TASK STATEMENT:
Working through the lines below, return each one that holds "else".
^^^^^^^^^^^^^^^^
==> src/rtl/ac97_rd_pkg.sv <==
// Shared constants and the read-address decode helper for the readback
// multiplexer. Assumes 7-bit byte addresses of 16-bit registers.
package ac97_rd_pkg;
    localparam int ADDR_W  = 7;
    localparam int DATA_W  = 16;
    localparam int NREGS   = 1 << (ADDR_W - 1);

    localparam logic [ADDR_W-1:0] PWR_ADDR  = 7'h26;
    localparam logic [ADDR_W-1:0] IDA_ADDR  = 7'h28;
    localparam logic [ADDR_W-1:0] IDB_ADDR  = 7'h3C;

    localparam int PWR_BIT  = 12;
    localparam int SEL_BIT  = 14;
    localparam int ZERO_BIT = 15;

    typedef enum logic [1:0] {
        K_PLAIN = 2'd0,
        K_ID    = 2'd1,
        K_PWR   = 2'd2,
        K_NONE  = 2'd3
    } rd_kind_t;
endpackage

==> src/rtl/ac97_addr_decode.sv <==
// Sorts a read address into a kind: plain RAM word, ID register, power
// register or absent. Assumes IMPL_MASK bit i stands for address 2*i.
module ac97_addr_decode
    import ac97_rd_pkg::*;
#(
    parameter logic [NREGS-1:0] IMPL_MASK = 64'hC000_2000_FFFF_FFFF
) (
    input  logic [ADDR_W-1:0] addr,
    output rd_kind_t          kind
);
    // Classify the address combinationally.
    always_comb begin
        if (addr[0] || !IMPL_MASK[addr[ADDR_W-1:1]])
            kind = K_NONE;
        else if (addr == IDA_ADDR || addr == IDB_ADDR)
            kind = K_ID;
        else if (addr == PWR_ADDR)
            kind = K_PWR;
        else
            kind = K_PLAIN;
    end
endmodule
^^^^^^^^^^^^^^^^
EXERCISE ANSWER:
        else if (addr == IDA_ADDR || addr == IDB_ADDR)
        else if (addr == PWR_ADDR)
        else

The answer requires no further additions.